What to do ▸
Below are the records; copy exactly the stretch from the line containing "clkbuf | 48 | 23" through the line containing "flip-flops | 1 | 0.34 |", both ends included, and nothing else.

Content starts

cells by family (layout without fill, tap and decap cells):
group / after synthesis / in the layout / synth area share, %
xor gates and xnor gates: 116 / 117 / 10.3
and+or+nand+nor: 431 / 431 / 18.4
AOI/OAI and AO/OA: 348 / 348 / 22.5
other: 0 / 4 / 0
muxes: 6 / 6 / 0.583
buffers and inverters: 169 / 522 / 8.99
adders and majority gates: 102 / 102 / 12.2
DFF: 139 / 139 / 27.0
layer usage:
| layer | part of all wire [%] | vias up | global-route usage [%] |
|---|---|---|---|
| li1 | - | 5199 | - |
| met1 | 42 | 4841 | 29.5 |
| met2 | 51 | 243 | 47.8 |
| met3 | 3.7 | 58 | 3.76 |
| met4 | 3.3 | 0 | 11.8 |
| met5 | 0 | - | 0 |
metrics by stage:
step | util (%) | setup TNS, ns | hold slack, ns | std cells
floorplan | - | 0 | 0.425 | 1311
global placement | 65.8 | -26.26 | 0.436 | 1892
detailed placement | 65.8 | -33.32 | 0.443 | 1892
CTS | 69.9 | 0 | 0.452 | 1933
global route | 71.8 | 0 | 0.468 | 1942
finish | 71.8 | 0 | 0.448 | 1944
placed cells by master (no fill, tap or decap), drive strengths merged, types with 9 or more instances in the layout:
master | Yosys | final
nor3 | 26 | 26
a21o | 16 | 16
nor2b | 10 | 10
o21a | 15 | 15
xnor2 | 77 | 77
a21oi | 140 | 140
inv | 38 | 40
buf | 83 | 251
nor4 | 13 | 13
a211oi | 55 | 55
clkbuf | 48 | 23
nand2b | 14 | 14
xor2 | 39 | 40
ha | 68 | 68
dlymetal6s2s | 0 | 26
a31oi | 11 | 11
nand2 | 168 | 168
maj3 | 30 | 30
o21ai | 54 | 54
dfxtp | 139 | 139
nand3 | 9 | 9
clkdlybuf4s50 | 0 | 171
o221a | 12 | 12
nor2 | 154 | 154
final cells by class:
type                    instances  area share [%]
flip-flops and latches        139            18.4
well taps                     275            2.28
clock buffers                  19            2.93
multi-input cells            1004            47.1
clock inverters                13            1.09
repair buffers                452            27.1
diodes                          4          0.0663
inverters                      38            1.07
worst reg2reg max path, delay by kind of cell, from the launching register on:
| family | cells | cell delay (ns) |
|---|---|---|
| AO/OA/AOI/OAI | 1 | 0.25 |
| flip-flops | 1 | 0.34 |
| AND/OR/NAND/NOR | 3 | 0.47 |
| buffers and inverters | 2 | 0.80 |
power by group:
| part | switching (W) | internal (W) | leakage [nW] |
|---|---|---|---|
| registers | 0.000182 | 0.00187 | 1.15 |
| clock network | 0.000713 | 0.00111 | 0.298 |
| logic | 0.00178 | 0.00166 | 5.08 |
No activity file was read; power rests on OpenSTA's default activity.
### config.mk
export PLATFORM = sky130hd
export DESIGN_NAME = vga_renderer
export DESIGN_NICKNAME = d
export VERILOG_FILES = /design/src/rtl/vga_renderer.sv
export SDC_FILE = /design/constraint.sdc
export NUM_CORES = 1
export LEC_CHECK = 0
export BUFFER_PORTS_ARGS = -buffer_cell sky130_fd_sc_hd__buf_2
export CAP_MARGIN = 10
export CORE_AREA = 2 2 73 75
export DETAILED_ROUTE_END_ITERATION = 7
export DIE_AREA = 0 0 75 77
export GPL_ROUTABILITY_DRIVEN = 0
export HOLD_SLACK_MARGIN = 0.12
export PLACE_DENSITY = 0.73
export SYNTH_ARGS = -nofsm -noshare
export SYNTH_HDL_FRONTEND = slang
export SYNTH_SLANG_ARGS = --single-unit
### constraint.sdc
create_clock -name clock_50 -period 1.7 [get_ports clock_50]
set_input_delay 0.34 -clock clock_50 [delete_from_list [all_inputs] [get_ports clock_50]]
set_output_delay 0.34 -clock clock_50 [all_outputs]
set_load 0.01 [all_outputs]
File: src/rtl/sram_req_arbiter.sv
// Arbitrates fetch and data requesters onto one SRAM-like port (data wins),
// tracking outstanding transactions in order so each response reaches its owner.
module sram_req_arbiter #(
   parameter int unsigned DEPTH = 4,
   parameter int unsigned PTR_W = 2
) (
   input  logic        clk,
   input  logic        resetn,
   input  logic        inst_req,
   input  logic [31:0] inst_addr,
   output logic        inst_addr_ok,
   output logic        inst_data_ok,
   output logic [31:0] inst_rdata,
   input  logic        inst_cancel,
   input  logic        data_req,
   input  logic        data_wr,
   input  logic [1:0]  data_size,
   input  logic [31:0] data_addr,
   input  logic [3:0]  data_wstrb,
   input  logic [31:0] data_wdata,
   output logic        data_addr_ok,
   output logic        data_data_ok,
   output logic [31:0] data_rdata,
   output logic        mem_req,
   output logic        mem_wr,
   output logic [1:0]  mem_size,
   output logic [31:0] mem_addr,
   output logic [3:0]  mem_wstrb,
   output logic [31:0] mem_wdata,
   input  logic        mem_addr_ok,
   input  logic        mem_data_ok,
   input  logic [31:0] mem_rdata
);

   typedef enum logic [1:0] {StIdle, StHoldI, StHoldD} state_e;

   state_e           state_q;
   logic [PTR_W-1:0] head_q, tail_q;
   logic [PTR_W:0]   count_q;
   logic [DEPTH-1:0] owner_q;    // 1 = data, 0 = inst
   logic [DEPTH-1:0] discard_q;
   logic [DEPTH-1:0] entry_valid;

   logic grant_inst, grant_data, full, push, pop, head_owner, head_discard;

   always_comb begin
      grant_data = (state_q == StHoldD) || ((state_q == StIdle) && data_req);
      grant_inst = (state_q == StHoldI) || ((state_q == StIdle) && !data_req && inst_req);
      full       = (count_q == (PTR_W+1)'(DEPTH));
      mem_req    = resetn && !full && (grant_data ? data_req : (grant_inst && inst_req));
      push       = mem_req && mem_addr_ok;
      pop        = resetn && mem_data_ok && (count_q != '0);
      head_owner   = owner_q[head_q];
      head_discard = discard_q[head_q];
   end

   // An entry is live when its distance from the head is below the count.
   always_comb begin
      entry_valid = '0;
      for (int i = 0; i < DEPTH; i++) begin
         entry_valid[i] = {1'b0, PTR_W'(PTR_W'(i) - head_q)} < count_q;
      end
   end

   always_comb begin
      if (grant_data) begin
         mem_wr    = data_wr;
         mem_size  = data_size;
         mem_addr  = data_addr;
         mem_wstrb = data_wstrb;
         mem_wdata = data_wdata;
      end else begin
         mem_wr    = 1'b0;
         mem_size  = 2'd2;
         mem_addr  = inst_addr;
         mem_wstrb = 4'b0000;
         mem_wdata = 32'h0;
      end
   end

   assign inst_addr_ok = grant_inst && push;
   assign data_addr_ok = grant_data && push;
   // A cancel in the same cycle as the pop also suppresses the head fetch.
   assign inst_data_ok = pop && !head_owner && !head_discard && !inst_cancel;
   assign data_data_ok = pop && head_owner;
   assign inst_rdata   = mem_rdata;
   assign data_rdata   = mem_rdata;

   always_ff @(posedge clk or negedge resetn) begin
      if (!resetn) begin
         state_q   <= StIdle;
         head_q    <= '0;
         tail_q    <= '0;
         count_q   <= '0;
         owner_q   <= '0;
         discard_q <= '0;
      end else begin
         unique case (state_q)
            StIdle:  if (mem_req && !mem_addr_ok) state_q <= grant_data ? StHoldD : StHoldI;
            StHoldI: if (mem_addr_ok || !inst_req) state_q <= StIdle;
            StHoldD: if (mem_addr_ok || !data_req) state_q <= StIdle;
            default: state_q <= StIdle;
         endcase

         for (int i = 0; i < DEPTH; i++) begin
            if (inst_cancel && entry_valid[i] && !owner_q[i]) discard_q[i] <= 1'b1;
         end

         if (push) begin
            owner_q[tail_q]   <= grant_data;
            discard_q[tail_q] <= !grant_data && inst_cancel;
            tail_q            <= tail_q + PTR_W'(1);
         end
         if (pop) head_q <= head_q + PTR_W'(1);

         if (push && !pop) count_q <= count_q + (PTR_W+1)'(1);
         else if (!push && pop) count_q <= count_q - (PTR_W+1)'(1);
      end
   end

endmodule
### src/rtl/key_sync2.sv
// key_sync2: two-flop synchroniser for the asynchronous row sense lines.
// Resets to RST_VAL so the idle (pulled-up) level is seen straight after reset.
module key_sync2 #(
  parameter int           W       = 4,
  parameter logic [W-1:0] RST_VAL = '1
) (
  input  logic         clk,
  input  logic         rst,
  input  logic [W-1:0] d,
  output logic [W-1:0] q
);

  logic [W-1:0] meta_reg;
  logic [W-1:0] sync_reg;

  // Two back-to-back flops to settle metastability on the raw pins
  always_ff @(posedge clk or posedge rst) begin
    if (rst) begin
      meta_reg <= RST_VAL;
      sync_reg <= RST_VAL;
    end else begin
      meta_reg <= d;
      sync_reg <= meta_reg;
    end
  end

  assign q = sync_reg;

endmodule
==> src/rtl/mem_phase_seq.sv <==
// mem_phase_seq: sequences two insn fetches and one data access over one BRAM port.
// Ports: clk, rst; req_* request handshake in; rsp_* response out; m_* BRAM side; err.
// Option: define MEM_BOUNDS_CHECK_EN to flag out-of-range addresses and block those stores.
module mem_phase_seq #(
  parameter int ADDR_W    = 16,
  parameter int DATA_W    = 16,
  parameter int MEM_DEPTH = 1024
) (
  input  logic              clk,
  input  logic              rst,
  input  logic              req_valid,
  output logic              req_ready,
  input  logic [ADDR_W-1:0] req_i1a,
  input  logic [ADDR_W-1:0] req_i2a,
  input  logic [ADDR_W-1:0] req_da,
  input  logic [DATA_W-1:0] req_din,
  input  logic              req_we,
  output logic              rsp_valid,
  output logic [DATA_W-1:0] rsp_i1,
  output logic [DATA_W-1:0] rsp_i2,
  output logic [DATA_W-1:0] rsp_d,
  output logic              m_i1re,
  output logic              m_i2re,
  output logic              m_dre,
  output logic              m_gwe,
  output logic [ADDR_W-1:0] m_i1addr,
  output logic [ADDR_W-1:0] m_i2addr,
  output logic [ADDR_W-1:0] m_daddr,
  output logic [DATA_W-1:0] m_din,
  output logic              m_dwe,
  input  logic [DATA_W-1:0] m_i1out,
  input  logic [DATA_W-1:0] m_i2out,
  input  logic [DATA_W-1:0] m_dout,
  output logic              err
);

  typedef enum logic [2:0] {
    IDLE,
    P0,
    P1,
    P2,
    P3
  } state_t;

  state_t state;
  state_t state_nx;
  logic   accept;
  logic   we_ok;
  logic   we_q;

  // P3 overlaps with the next accept so
  // back-to-back requests see no gap.
  assign req_ready = (state == IDLE || state == P3) && !rst;
  assign accept    = req_valid && req_ready;

  always_comb begin
    state_nx = state;
    unique case (state)
      IDLE:    state_nx = accept ? P0 : IDLE;
      P0:      state_nx = P1;
      P1:      state_nx = P2;
      P2:      state_nx = P3;
      P3:      state_nx = accept ? P0 : IDLE;
      default: state_nx = IDLE;
    endcase
  end

`ifdef MEM_BOUNDS_CHECK_EN
  logic oob;

  assign oob = (32'(req_i1a) >= MEM_DEPTH)
            || (32'(req_i2a) >= MEM_DEPTH)
            || (32'(req_da) >= MEM_DEPTH);
  assign we_ok = 32'(req_da) < MEM_DEPTH;

  always_ff @(posedge clk) begin
    if (rst) begin
      err <= 1'b0;
    end else if (accept && oob) begin
      err <= 1'b1;
    end
  end
`else
  logic unused_depth;

  assign unused_depth = ^32'(MEM_DEPTH);
  assign we_ok        = 1'b1;
  assign err          = 1'b0;
`endif

  // Strobes and store enable are decoded from
  // the next state so they are registered and
  // line up exactly with the phase they name.
  always_ff @(posedge clk) begin
    if (rst) begin
      state     <= IDLE;
      we_q      <= 1'b0;
      m_i1re    <= 1'b0;
      m_i2re    <= 1'b0;
      m_dre     <= 1'b0;
      m_gwe     <= 1'b0;
      m_dwe     <= 1'b0;
      m_i1addr  <= '0;
      m_i2addr  <= '0;
      m_daddr   <= '0;
      m_din     <= '0;
      rsp_valid <= 1'b0;
      rsp_i1    <= '0;
      rsp_i2    <= '0;
      rsp_d     <= '0;
    end else begin
      state     <= state_nx;
      m_i1re    <= state_nx == P0;
      m_i2re    <= state_nx == P1;
      m_dre     <= state_nx == P2;
      m_gwe     <= state_nx == P3;
      m_dwe     <= we_q
                && (state_nx == P2 || state_nx == P3);
      rsp_valid <= state == P3;
      if (accept) begin
        m_i1addr <= req_i1a;
        m_i2addr <= req_i2a;
        m_daddr  <= req_da;
        m_din    <= req_din;
        we_q     <= req_we && we_ok;
      end
      // BRAM read data lands one phase after
      // its strobe, hence the one-phase lag.
      if (state == P1) begin
        rsp_i1 <= m_i1out;
      end
      if (state == P2) begin
        rsp_i2 <= m_i2out;
      end
      if (state == P3) begin
        rsp_d <= m_dout;
      end
    end
  end

endmodule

Content ends

Exercise output ▸
clkbuf | 48 | 23
nand2b | 14 | 14
xor2 | 39 | 40
ha | 68 | 68
dlymetal6s2s | 0 | 26
a31oi | 11 | 11
nand2 | 168 | 168
maj3 | 30 | 30
o21ai | 54 | 54
dfxtp | 139 | 139
nand3 | 9 | 9
clkdlybuf4s50 | 0 | 171
o221a | 12 | 12
nor2 | 154 | 154
final cells by class:
type                    instances  area share [%]
flip-flops and latches        139            18.4
well taps                     275            2.28
clock buffers                  19            2.93
multi-input cells            1004            47.1
clock inverters                13            1.09
repair buffers                452            27.1
diodes                          4          0.0663
inverters                      38            1.07
worst reg2reg max path, delay by kind of cell, from the launching register on:
| family | cells | cell delay (ns) |
|---|---|---|
| AO/OA/AOI/OAI | 1 | 0.25 |
| flip-flops | 1 | 0.34 |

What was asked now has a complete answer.